● **What you should do**
Of the material below, only the lines from the line containing "-- synth_stat cells, types" down to the line containing "buffers inserted,0,1" belong in the answer, written out exactly.

━━━━━ Input material ━━━━━

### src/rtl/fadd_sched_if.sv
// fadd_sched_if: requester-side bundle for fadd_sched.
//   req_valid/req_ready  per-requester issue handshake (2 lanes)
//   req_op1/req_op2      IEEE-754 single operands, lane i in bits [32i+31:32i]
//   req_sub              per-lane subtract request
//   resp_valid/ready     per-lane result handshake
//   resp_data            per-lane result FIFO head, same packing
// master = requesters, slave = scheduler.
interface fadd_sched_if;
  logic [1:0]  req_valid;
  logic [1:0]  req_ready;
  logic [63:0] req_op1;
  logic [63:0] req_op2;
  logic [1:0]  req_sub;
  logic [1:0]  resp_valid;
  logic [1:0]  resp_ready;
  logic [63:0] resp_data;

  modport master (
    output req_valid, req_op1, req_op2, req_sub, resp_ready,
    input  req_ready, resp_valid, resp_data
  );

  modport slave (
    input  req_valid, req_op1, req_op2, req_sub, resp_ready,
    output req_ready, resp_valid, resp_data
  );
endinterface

━━━━━
━━━━━ Input material ━━━━━

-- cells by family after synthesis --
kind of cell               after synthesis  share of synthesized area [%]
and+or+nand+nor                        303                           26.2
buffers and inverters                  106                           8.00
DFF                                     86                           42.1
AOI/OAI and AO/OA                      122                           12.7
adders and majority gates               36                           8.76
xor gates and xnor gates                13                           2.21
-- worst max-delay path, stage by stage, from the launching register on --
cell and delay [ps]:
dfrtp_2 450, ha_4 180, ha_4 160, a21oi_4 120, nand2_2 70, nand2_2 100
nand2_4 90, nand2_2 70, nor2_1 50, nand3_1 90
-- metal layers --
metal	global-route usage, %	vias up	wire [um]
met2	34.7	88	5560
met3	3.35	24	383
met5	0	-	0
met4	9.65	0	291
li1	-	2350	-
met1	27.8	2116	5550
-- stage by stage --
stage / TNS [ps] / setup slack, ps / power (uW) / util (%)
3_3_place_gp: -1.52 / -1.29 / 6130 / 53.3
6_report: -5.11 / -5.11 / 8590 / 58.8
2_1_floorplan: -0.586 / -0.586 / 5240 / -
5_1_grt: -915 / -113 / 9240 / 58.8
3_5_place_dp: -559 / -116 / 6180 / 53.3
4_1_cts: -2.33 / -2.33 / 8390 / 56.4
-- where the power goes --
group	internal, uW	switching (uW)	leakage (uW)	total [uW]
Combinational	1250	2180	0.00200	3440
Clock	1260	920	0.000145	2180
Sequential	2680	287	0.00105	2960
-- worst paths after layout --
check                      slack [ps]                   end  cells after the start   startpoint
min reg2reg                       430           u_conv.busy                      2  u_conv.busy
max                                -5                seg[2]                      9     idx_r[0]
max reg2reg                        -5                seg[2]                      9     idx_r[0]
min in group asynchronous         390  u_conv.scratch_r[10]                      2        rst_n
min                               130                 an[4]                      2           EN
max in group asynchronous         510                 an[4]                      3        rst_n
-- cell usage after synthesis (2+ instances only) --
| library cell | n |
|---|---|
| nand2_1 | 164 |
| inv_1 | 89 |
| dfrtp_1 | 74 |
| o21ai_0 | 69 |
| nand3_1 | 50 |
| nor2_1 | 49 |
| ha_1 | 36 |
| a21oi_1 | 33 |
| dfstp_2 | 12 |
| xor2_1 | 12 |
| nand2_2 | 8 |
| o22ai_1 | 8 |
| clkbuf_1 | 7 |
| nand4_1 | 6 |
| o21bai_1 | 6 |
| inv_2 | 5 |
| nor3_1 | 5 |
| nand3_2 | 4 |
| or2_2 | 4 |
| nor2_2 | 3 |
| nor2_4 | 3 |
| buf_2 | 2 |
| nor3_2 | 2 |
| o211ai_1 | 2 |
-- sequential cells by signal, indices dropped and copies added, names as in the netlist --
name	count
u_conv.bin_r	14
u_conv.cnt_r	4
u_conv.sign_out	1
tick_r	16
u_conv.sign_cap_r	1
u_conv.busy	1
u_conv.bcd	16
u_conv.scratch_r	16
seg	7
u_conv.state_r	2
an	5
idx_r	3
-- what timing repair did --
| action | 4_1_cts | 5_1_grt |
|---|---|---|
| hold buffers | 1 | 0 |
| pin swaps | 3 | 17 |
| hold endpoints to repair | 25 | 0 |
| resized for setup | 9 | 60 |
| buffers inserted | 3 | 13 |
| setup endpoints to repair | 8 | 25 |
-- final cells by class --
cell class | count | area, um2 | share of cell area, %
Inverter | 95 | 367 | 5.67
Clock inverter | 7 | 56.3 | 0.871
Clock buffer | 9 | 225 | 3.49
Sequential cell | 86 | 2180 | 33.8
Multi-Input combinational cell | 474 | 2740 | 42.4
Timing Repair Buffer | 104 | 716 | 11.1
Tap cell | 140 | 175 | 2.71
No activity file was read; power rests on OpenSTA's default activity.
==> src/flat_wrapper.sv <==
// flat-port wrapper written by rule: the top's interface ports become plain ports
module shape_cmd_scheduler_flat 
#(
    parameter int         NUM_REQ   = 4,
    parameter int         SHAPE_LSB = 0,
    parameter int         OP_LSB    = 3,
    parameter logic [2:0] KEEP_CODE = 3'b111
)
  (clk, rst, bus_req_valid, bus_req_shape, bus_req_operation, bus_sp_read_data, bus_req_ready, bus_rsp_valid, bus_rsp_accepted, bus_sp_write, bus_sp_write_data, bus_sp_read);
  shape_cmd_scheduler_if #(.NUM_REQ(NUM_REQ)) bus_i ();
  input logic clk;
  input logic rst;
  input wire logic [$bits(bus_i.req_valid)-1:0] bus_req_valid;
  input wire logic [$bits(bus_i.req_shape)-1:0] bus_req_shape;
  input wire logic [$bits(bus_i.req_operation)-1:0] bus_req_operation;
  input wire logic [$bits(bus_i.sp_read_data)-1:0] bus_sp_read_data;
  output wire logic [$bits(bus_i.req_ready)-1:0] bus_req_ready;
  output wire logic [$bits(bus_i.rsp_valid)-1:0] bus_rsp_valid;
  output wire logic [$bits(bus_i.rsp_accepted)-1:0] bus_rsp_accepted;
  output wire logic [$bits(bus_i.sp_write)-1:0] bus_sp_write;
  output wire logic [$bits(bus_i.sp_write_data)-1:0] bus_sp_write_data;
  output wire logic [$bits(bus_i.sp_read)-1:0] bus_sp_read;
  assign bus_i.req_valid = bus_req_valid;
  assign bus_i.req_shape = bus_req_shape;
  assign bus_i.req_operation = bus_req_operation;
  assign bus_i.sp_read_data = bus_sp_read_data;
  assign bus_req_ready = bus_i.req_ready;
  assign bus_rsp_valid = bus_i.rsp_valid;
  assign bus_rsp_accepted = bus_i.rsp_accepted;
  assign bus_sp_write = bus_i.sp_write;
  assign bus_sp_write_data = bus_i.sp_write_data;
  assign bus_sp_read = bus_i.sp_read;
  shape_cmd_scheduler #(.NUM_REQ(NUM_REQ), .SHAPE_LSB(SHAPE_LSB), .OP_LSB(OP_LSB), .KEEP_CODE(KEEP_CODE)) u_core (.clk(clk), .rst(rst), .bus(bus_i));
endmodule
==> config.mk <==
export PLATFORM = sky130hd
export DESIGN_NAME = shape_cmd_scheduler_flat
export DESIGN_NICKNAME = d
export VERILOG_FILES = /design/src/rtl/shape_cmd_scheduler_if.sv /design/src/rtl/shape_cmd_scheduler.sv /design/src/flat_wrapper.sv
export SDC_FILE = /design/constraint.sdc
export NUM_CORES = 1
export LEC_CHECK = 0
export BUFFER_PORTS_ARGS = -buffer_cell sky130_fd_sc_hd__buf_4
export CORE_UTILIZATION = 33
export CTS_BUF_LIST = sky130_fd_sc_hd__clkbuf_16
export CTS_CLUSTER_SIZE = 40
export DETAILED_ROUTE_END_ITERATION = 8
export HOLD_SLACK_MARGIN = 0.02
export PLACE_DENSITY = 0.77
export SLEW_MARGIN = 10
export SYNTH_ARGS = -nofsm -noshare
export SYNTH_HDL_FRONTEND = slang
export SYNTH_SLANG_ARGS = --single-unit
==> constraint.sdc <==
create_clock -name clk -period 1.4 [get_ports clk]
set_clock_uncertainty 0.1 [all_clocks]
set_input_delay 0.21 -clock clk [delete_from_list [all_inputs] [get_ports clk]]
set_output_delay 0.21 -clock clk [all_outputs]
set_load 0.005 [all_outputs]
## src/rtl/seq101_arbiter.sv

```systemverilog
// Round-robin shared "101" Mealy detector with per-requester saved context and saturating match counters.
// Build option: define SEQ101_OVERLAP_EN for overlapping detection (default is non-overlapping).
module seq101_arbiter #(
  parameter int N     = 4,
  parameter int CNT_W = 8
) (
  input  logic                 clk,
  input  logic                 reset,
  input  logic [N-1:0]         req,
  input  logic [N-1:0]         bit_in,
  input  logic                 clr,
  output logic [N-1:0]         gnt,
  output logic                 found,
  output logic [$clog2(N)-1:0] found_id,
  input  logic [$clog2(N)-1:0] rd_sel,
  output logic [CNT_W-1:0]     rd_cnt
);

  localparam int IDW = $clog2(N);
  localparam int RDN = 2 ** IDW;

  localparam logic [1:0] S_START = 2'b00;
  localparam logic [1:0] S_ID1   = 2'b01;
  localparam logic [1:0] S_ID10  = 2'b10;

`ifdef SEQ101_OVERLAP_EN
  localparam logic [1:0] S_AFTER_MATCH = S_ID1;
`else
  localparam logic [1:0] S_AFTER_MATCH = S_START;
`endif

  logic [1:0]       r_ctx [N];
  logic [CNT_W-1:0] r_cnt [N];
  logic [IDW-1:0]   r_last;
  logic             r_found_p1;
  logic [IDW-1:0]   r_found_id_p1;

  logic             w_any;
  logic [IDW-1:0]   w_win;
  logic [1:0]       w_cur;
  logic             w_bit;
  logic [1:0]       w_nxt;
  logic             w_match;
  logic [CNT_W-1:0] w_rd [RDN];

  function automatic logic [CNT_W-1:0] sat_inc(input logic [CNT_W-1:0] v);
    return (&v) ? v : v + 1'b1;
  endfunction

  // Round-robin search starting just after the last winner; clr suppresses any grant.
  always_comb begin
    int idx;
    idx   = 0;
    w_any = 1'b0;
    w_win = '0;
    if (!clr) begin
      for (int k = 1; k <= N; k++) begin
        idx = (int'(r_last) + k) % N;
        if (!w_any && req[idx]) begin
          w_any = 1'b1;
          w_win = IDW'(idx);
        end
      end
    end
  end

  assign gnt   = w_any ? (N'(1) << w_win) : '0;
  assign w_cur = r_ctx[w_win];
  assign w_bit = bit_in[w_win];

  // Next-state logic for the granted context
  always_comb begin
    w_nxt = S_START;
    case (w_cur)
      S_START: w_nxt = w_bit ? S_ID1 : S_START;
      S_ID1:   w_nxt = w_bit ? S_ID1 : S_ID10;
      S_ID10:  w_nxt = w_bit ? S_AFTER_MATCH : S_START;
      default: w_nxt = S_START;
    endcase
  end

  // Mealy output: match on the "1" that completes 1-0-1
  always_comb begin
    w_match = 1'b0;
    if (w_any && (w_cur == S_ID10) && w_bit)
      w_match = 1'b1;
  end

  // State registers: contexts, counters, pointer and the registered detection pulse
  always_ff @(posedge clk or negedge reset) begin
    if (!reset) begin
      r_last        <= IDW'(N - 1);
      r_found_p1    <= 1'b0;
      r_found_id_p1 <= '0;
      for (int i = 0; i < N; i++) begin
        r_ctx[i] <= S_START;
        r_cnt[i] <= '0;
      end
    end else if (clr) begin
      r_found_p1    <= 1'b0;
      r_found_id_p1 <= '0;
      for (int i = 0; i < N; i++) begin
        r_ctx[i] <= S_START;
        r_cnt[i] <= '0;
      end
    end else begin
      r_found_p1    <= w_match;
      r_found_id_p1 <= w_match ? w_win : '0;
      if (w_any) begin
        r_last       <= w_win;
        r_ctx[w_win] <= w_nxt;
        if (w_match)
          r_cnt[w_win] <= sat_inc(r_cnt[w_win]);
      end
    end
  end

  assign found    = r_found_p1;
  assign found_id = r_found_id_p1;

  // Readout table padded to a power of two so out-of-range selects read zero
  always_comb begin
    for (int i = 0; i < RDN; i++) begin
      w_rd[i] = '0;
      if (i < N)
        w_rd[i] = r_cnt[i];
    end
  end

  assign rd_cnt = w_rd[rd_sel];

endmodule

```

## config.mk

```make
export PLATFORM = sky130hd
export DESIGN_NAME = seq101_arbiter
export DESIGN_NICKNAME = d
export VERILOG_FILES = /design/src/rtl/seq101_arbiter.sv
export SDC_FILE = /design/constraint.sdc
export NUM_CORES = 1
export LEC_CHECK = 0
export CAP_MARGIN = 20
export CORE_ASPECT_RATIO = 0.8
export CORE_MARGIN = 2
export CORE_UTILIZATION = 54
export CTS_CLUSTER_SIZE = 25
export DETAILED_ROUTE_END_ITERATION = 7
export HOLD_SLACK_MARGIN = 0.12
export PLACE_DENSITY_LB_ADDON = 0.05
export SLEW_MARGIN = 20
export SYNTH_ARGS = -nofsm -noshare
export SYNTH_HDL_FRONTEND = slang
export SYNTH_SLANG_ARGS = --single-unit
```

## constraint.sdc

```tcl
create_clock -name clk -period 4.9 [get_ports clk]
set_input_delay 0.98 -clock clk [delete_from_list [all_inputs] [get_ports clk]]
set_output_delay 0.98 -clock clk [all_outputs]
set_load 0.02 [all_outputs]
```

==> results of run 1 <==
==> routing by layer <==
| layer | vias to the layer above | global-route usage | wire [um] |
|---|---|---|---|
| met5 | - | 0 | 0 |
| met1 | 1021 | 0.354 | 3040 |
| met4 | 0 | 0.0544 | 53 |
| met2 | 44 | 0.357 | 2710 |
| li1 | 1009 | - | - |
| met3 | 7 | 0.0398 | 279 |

━━━━━
━━━━━ Input material ━━━━━

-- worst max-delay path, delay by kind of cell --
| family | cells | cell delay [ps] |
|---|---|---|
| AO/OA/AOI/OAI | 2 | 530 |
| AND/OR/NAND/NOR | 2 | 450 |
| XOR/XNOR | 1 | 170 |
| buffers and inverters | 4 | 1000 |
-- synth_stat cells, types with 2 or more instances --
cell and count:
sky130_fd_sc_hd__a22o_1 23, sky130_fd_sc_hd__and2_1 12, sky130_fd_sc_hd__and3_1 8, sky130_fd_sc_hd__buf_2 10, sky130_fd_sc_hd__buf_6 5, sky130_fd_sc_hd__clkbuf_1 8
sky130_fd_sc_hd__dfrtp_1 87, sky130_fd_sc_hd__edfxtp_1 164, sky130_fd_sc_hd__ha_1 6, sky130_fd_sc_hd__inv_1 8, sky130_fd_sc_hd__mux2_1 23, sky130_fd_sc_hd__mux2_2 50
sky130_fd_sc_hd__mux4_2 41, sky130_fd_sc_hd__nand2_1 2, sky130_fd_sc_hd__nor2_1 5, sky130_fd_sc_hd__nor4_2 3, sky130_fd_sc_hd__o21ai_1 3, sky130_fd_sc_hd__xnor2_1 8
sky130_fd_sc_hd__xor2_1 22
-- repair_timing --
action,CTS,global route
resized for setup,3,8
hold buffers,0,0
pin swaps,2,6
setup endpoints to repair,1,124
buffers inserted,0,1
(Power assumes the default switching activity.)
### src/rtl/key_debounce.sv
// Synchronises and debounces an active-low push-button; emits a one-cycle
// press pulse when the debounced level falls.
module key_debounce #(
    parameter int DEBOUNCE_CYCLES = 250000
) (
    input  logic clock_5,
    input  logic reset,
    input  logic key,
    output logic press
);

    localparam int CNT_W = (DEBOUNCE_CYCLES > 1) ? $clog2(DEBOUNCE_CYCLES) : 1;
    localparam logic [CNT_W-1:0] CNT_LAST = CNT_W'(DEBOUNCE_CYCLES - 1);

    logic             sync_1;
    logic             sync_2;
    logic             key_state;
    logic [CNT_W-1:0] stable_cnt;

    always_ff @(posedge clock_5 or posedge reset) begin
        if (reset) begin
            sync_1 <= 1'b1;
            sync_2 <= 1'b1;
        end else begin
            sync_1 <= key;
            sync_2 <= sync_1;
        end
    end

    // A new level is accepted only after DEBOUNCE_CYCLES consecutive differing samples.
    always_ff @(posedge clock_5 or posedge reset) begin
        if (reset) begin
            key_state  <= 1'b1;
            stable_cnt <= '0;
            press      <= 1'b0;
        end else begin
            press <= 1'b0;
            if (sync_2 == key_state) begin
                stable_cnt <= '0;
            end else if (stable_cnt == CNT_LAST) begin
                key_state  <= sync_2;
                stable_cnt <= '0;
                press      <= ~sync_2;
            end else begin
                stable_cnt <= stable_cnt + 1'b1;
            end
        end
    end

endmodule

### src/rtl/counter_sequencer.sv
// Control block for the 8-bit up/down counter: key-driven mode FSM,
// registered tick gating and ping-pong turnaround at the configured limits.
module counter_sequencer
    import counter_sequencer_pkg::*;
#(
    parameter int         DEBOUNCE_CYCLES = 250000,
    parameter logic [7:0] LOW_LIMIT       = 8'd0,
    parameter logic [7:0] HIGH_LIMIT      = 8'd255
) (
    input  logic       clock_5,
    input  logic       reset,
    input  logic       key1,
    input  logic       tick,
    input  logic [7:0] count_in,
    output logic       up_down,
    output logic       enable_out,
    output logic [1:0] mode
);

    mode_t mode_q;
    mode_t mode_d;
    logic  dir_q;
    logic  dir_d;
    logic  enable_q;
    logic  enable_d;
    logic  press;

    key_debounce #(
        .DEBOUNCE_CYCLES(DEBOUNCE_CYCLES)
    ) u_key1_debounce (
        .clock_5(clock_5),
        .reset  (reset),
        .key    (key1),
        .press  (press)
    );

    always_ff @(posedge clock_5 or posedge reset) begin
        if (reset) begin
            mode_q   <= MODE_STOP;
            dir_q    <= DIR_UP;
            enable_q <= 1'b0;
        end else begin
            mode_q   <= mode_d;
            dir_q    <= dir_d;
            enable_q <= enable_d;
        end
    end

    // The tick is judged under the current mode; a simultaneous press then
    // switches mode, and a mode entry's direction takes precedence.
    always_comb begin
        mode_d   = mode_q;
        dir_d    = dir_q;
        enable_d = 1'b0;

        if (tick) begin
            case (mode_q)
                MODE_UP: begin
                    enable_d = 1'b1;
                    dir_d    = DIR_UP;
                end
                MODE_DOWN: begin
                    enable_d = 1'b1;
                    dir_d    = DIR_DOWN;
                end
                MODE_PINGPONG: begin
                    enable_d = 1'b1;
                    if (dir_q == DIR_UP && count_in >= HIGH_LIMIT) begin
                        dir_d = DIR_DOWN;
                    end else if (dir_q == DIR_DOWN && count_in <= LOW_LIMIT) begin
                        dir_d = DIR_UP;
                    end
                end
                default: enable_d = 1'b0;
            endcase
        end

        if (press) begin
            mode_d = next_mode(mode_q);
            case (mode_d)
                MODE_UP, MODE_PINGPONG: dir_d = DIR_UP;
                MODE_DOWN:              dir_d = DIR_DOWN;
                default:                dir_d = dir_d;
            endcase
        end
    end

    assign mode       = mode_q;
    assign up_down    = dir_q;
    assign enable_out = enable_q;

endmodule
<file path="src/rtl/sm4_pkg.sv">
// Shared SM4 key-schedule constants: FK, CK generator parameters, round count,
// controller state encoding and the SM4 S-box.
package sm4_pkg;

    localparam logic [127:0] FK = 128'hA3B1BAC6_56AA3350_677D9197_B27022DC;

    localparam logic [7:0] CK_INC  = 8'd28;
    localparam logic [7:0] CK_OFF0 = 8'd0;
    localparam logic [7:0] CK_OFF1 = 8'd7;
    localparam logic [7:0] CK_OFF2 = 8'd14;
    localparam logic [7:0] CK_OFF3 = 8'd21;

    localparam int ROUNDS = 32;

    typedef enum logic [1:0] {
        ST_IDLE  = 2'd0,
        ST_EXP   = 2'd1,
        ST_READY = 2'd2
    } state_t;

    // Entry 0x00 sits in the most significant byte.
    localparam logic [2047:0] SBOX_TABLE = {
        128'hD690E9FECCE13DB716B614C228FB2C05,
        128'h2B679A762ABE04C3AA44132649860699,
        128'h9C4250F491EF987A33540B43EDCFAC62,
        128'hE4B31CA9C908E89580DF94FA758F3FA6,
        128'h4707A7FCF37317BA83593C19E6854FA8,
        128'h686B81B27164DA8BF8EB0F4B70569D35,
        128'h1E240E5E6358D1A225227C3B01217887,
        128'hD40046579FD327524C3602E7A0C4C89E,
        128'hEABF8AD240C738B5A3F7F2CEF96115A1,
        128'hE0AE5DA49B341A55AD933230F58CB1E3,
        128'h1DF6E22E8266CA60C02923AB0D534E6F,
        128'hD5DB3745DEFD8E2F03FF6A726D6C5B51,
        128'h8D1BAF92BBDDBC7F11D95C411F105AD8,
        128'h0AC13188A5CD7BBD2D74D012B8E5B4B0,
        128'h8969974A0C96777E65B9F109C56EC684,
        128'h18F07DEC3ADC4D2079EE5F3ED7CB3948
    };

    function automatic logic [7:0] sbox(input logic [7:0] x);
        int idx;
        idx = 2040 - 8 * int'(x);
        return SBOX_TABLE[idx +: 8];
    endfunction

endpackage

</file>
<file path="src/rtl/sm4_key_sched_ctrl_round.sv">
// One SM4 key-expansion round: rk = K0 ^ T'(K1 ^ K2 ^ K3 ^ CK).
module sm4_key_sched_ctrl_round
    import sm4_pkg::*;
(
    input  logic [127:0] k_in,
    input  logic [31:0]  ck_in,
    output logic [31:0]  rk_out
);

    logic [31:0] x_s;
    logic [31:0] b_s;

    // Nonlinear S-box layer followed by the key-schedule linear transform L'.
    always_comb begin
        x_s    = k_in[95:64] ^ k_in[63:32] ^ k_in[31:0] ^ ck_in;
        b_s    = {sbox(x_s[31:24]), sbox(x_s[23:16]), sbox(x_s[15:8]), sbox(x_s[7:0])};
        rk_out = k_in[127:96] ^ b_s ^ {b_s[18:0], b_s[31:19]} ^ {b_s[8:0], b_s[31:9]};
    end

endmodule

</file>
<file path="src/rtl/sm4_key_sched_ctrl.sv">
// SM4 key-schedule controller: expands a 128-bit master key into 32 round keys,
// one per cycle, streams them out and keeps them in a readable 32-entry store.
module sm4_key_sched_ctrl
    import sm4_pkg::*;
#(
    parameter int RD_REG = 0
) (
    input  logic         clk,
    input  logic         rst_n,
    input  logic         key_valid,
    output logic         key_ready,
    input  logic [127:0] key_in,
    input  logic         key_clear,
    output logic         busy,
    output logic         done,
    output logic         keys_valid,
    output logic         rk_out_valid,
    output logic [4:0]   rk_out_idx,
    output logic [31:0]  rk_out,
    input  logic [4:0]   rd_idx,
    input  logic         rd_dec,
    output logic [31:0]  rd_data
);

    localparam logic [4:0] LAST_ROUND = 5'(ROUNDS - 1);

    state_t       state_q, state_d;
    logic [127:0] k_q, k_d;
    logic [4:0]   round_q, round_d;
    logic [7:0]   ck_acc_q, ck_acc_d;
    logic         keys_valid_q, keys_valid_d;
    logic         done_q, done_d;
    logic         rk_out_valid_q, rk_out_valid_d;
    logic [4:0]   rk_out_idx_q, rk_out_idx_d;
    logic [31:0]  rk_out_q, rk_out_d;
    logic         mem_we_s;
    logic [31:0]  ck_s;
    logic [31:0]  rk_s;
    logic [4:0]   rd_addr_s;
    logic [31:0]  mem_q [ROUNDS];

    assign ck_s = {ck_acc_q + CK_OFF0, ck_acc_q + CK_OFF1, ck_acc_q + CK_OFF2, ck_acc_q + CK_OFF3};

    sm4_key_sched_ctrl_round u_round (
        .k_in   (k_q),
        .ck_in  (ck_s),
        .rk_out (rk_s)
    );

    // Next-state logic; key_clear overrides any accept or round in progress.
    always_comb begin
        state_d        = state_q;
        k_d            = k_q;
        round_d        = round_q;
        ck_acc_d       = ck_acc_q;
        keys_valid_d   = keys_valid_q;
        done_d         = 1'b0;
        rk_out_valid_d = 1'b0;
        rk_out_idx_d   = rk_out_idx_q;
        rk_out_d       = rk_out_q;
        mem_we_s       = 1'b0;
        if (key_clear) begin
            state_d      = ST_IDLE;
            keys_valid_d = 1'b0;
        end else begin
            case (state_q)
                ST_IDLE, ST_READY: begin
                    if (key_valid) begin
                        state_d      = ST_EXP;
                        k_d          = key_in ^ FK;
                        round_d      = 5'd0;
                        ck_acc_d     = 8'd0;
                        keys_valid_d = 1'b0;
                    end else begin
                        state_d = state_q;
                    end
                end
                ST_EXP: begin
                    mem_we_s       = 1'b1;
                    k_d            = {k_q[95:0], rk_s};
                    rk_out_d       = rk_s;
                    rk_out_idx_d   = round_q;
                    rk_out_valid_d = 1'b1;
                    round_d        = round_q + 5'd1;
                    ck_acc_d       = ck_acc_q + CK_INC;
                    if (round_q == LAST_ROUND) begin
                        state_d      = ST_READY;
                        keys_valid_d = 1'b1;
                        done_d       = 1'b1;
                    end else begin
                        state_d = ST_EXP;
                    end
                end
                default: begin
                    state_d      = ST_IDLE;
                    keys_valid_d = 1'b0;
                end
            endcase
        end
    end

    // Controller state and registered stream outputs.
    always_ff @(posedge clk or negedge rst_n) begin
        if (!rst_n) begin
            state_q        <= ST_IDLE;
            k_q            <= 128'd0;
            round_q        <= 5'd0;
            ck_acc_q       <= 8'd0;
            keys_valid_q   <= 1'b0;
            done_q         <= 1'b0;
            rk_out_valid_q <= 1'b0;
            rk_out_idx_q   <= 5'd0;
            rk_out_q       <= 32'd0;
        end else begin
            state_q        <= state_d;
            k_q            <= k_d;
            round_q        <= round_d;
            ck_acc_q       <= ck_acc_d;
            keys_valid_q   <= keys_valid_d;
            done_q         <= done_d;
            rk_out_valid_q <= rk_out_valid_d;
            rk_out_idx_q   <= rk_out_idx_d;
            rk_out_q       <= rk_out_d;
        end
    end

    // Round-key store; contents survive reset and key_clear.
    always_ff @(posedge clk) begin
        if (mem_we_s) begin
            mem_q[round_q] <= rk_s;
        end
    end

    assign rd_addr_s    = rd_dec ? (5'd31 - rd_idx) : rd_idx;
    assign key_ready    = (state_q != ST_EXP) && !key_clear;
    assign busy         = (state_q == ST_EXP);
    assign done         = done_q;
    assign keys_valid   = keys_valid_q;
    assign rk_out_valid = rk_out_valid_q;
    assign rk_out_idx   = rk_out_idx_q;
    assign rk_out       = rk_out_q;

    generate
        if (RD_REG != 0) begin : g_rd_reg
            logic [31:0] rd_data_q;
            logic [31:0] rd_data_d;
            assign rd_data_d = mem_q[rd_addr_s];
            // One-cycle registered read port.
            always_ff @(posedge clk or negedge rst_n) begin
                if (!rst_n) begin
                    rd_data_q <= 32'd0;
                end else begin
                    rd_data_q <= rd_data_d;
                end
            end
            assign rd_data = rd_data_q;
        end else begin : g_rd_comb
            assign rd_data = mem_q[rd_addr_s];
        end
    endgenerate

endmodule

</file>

━━━━━

● **Result**
-- synth_stat cells, types with 2 or more instances --
cell and count:
sky130_fd_sc_hd__a22o_1 23, sky130_fd_sc_hd__and2_1 12, sky130_fd_sc_hd__and3_1 8, sky130_fd_sc_hd__buf_2 10, sky130_fd_sc_hd__buf_6 5, sky130_fd_sc_hd__clkbuf_1 8
sky130_fd_sc_hd__dfrtp_1 87, sky130_fd_sc_hd__edfxtp_1 164, sky130_fd_sc_hd__ha_1 6, sky130_fd_sc_hd__inv_1 8, sky130_fd_sc_hd__mux2_1 23, sky130_fd_sc_hd__mux2_2 50
sky130_fd_sc_hd__mux4_2 41, sky130_fd_sc_hd__nand2_1 2, sky130_fd_sc_hd__nor2_1 5, sky130_fd_sc_hd__nor4_2 3, sky130_fd_sc_hd__o21ai_1 3, sky130_fd_sc_hd__xnor2_1 8
sky130_fd_sc_hd__xor2_1 22
-- repair_timing --
action,CTS,global route
resized for setup,3,8
hold buffers,0,0
pin swaps,2,6
setup endpoints to repair,1,124
buffers inserted,0,1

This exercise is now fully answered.